ACP urges doctors to focus on ‘hidden curriculum’

Among other recommendations, faculty and senior clinicians should model empathy, encourage reflection and discussion of positive and negative behaviors in the training environment, and promote clinician wellness.


Ethics and professionalism are part of the “hidden curriculum” in medical school, and physicians must remember to model appropriate behavior for their students, a new position paper from ACP states.

The position paper was developed on behalf of the ACP Ethics, Professionalism and Human Rights Committee and proposes strategies to identify and address discrepancies between values and actions. The recommendations are as follows:

  1. 1. The hidden curriculum must become a positive curriculum that aligns with the formal curriculum. Faculty and senior clinicians should model empathy, encourage reflection and discussion of positive and negative behaviors in the training environment, and promote clinician wellness. What is taught in the classroom must be reinforced and enhanced by what is practiced at the bedside.
  2. 2. The learning environment should foster respect, inquiry, and honesty and empower every individual, including learners, to raise concerns about ethics, professionalism, and care delivery.
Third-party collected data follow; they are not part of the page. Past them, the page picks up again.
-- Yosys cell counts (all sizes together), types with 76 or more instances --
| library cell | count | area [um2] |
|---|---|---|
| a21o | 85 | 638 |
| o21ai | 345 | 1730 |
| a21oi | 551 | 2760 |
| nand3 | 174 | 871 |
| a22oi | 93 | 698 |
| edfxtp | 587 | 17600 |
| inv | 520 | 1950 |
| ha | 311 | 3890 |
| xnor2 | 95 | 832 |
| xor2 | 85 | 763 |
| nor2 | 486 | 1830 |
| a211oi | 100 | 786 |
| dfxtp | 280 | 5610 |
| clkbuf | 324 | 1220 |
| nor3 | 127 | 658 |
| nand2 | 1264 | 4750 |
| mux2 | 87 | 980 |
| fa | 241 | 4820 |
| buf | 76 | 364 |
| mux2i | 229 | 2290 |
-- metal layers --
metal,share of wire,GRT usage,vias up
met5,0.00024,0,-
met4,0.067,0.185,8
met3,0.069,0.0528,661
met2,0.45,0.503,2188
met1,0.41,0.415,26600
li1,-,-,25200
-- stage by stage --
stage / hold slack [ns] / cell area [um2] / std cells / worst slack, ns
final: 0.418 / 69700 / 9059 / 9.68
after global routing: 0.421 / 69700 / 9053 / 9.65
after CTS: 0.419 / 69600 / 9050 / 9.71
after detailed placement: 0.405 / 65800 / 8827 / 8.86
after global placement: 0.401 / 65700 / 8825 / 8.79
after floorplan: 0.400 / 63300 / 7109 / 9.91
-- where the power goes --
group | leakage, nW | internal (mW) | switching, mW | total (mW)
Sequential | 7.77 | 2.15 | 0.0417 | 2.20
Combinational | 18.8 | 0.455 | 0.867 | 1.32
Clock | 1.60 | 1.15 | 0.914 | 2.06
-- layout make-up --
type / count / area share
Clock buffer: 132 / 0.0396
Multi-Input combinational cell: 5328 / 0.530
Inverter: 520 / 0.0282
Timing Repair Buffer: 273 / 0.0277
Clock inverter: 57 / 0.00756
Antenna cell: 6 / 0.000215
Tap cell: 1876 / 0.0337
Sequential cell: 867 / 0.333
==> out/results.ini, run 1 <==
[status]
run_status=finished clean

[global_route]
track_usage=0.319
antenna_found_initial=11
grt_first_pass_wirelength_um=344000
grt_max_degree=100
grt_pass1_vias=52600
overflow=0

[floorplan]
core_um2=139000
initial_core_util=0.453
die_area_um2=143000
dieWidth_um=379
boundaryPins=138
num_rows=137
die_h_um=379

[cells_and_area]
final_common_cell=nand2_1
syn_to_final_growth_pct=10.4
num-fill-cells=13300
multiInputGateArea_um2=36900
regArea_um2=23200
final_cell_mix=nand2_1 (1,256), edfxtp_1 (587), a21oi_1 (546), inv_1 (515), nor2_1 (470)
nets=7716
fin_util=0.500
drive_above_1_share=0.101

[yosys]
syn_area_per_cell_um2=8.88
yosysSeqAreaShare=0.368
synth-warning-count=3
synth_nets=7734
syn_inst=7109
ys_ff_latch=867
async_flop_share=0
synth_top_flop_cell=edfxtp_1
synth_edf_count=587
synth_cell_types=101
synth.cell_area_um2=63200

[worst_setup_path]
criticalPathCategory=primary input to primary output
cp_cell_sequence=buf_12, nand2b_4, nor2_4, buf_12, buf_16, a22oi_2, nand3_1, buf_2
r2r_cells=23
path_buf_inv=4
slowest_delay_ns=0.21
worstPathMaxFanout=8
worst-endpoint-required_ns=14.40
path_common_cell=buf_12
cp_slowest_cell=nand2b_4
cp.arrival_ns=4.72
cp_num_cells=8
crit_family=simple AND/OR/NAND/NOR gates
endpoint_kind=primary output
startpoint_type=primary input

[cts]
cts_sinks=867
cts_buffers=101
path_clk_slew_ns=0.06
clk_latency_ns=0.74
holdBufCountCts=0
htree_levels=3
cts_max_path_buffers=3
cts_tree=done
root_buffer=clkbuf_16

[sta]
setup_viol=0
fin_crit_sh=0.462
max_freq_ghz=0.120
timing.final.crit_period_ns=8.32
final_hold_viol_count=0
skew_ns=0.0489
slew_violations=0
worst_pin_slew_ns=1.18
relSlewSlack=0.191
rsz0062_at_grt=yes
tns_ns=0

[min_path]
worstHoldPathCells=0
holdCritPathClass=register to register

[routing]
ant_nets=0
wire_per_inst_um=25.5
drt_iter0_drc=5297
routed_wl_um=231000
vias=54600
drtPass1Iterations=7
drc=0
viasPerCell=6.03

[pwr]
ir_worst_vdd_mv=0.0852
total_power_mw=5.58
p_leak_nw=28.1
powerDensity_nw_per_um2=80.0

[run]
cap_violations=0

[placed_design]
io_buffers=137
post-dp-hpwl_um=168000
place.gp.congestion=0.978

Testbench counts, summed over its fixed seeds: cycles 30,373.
Source: an optimization exercise on an open RTL-to-GDS flow (aim: small area, a short achievable clock period and few clock cycles per item). Production flows keep margins and buffers that such runs may drop.
The RTL was checked by simulation tests, not by an equivalence proof against the original design.
Power and IR drop assume default switching activity.

## flow/design.v (module list and top-level ports; edited modules follow where they fit)
// module exp_gain_rom: 1034 lines
// module ascale_rom: 2058 lines
// module pan_att_rom: 186 lines
// module mul_am: 238 lines
// module mul_eg: 342 lines
// module mul_pan: 353 lines
// module pan_volume_mixer: 133 lines
module pan_volume_mixer (
    input  wire               clk,
    input  wire               rst,           
    input  wire               in_valid,
    output wire               in_ready,
    input  wire               in_play,       
    input  wire signed [15:0] in_sample,     
    input  wire               in_am_en,      
    input  wire        [2:0]  in_am_depth,   
    input  wire        [7:0]  in_am_phase,   
    input  wire        [9:0]  in_eg_level,   
    input  wire        [3:0]  in_pan,        
    input  wire        [6:0]  in_tl,         
    output reg                out_valid,
    output reg  signed [15:0] out_l,
    output reg  signed [15:0] out_r
);
  // ...
==> flow/flow/run.sh <==
#!/bin/bash
# Own flow: the standard layout (standard.sh), with
#  - the synthesis run through flow/synth_wrap.tcl, which only swaps the ABC
#    mapping script for the area-oriented flow/area.abc (registers are mapped
#    before ABC and stay exactly as the standard synthesis makes them);
#  - Yosys's synth without its internal quick ABC pass (-noabc), so that the
#    adder extraction sees the multiplier trees' full adders as written;
#  - the port buffers as plain buf_2 cells.
set -euo pipefail
W=$(pwd)
export FLOW_WORK=$W
export FLOW_ABC_SCRIPT=$W/flow/area.abc
bash standard.sh SYNTH_SCRIPT=$W/flow/synth_wrap.tcl SYNTH_ARGS=-noabc SETUP_SLACK_MARGIN=23.1 CORE_UTILIZATION=45 CTS_CLUSTER_SIZE=30 CTS_CLUSTER_DIAMETER=100 \
  "BUFFER_PORTS_ARGS=-buffer_cell sky130_fd_sc_hd__buf_2" finish > $W/flow_make.log 2>&1
==> flow/flow/area.abc <==
strash
dc2
strash
&get -n
&dch -f
&nf {D}
&put
==> flow/flow/synth_wrap.tcl <==
# The standard synthesis (synth_recipe.tcl, unchanged), with one difference:
# the final ABC mapping runs the area-oriented script in flow/area.abc
# instead of ORFS's delay-oriented one. Registers are mapped before ABC and
# are left exactly as the standard synthesis makes them.
proc abc {args} {
  set i [lsearch -exact $args -script]
  if {$i >= 0} {
    set args [lreplace $args $i [expr {$i + 1}] -script $::env(FLOW_ABC_SCRIPT)]
  }
  yosys abc {*}$args
}
source $::env(FLOW_WORK)/synth_recipe.tcl
==> flow/standard.sh <==
#!/bin/bash
# synth_recipe.tcl (not shown) runs the flow's synth.tcl, then flattens the netlist and writes it again
# the make line also repeats each setting of config.mk as NAME=value (left out here)
make -C /OpenROAD-flow-scripts/flow DESIGN_CONFIG=/design/flow/config.mk WORK_HOME=/design/flow/orfs CLKGATE_MAP_FILE= SYNTH_SCRIPT=/design/flow/synth_recipe.tcl "${@:-finish}"
==> flow/config.mk <==
export PLATFORM = sky130hd
export DESIGN_NAME = pan_volume_mixer
export DESIGN_NICKNAME = pan_volume_mixer
export VERILOG_FILES = /design/flow/design.v
export SDC_FILE = /design/flow/constraint.sdc
export NUM_CORES = 4
export LEC_CHECK = 0
export CAP_MARGIN = 20
export CORE_MARGIN = 2
export CORE_UTILIZATION = 40
export SLEW_MARGIN = 20
export SYNTH_MEMORY_MAX_BITS = 65536
==> flow/constraint.sdc <==
create_clock -name core_clock -period 30.0 [get_ports {clk}]
set_input_delay 6.0000 -clock core_clock [delete_from_list [all_inputs] [get_ports {clk}]]
set_output_delay 6.0000 -clock core_clock [all_outputs]
set_load 0.01 [all_outputs]
==> metrics.yaml, run 1 <==
max_slew_margin_pct: 25.51
initial_core_util_pct: 45.67
fp.dieH_um: 268.5
fin_hold_ws_ns: 0.3306
path_buf_inv: 1
nNonClkInverters: 143
bufAreaShareNonClock_pct: 3.464
status: "timing/DRC/antenna clean"
synth_commonest_cells: "nand2_1, a21oi_1, xnor2_1, o21ai_0, a22oi_1"
layout-drive-gt1-share_pct: 6.069
multi_input_area_um2: 25770
power_frac_comb_pct: 77.5
p_int_mw: 2.059
r2r_cells: 27
worstHoldStart: "eg0[4]$_DFF_P_"
netlist_instances: 3833
wl_um: 103200
design.seq.count: 262
die_x_um: 268.5
clk_latency_ns: 0.56
post-route-min-period_ns: 7.006
route.met3.wl_um: 8440
switchingPower_mw: 2.064
ys_top_cells_by_area: "fa_1, dfxtp_1, ha_1, xnor2_1, a22oi_1"
ys.warnings.count: 4
Testbench counts, summed over its fixed seeds: cycles 35,888, slots 35,840.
Teamwork and respect for colleagues must be both taught and demonstrated.
  3. 3. Leaders should create and sustain a strong ethical culture by encouraging discussion of ethical concerns, making values in everyday decision making explicit, and embodying expectations of professionalism in which patient well-being is a core value.

“The educational and social milieu of medical learning environments is a complex system of influences. Role models across peer relationships and the hierarchy of medicine contribute to the formation of professional identity, behaviors, and attitudes of future physicians,” the authors wrote. “The best solutions to the influence of the hidden curriculum will uncover it, integrate its positive aspects into the formal curriculum, and lead to development of approaches to understand and mitigate its negative aspects by educators and practicing clinicians.”

The position paper was published by Annals of Internal Medicine on Feb. 27.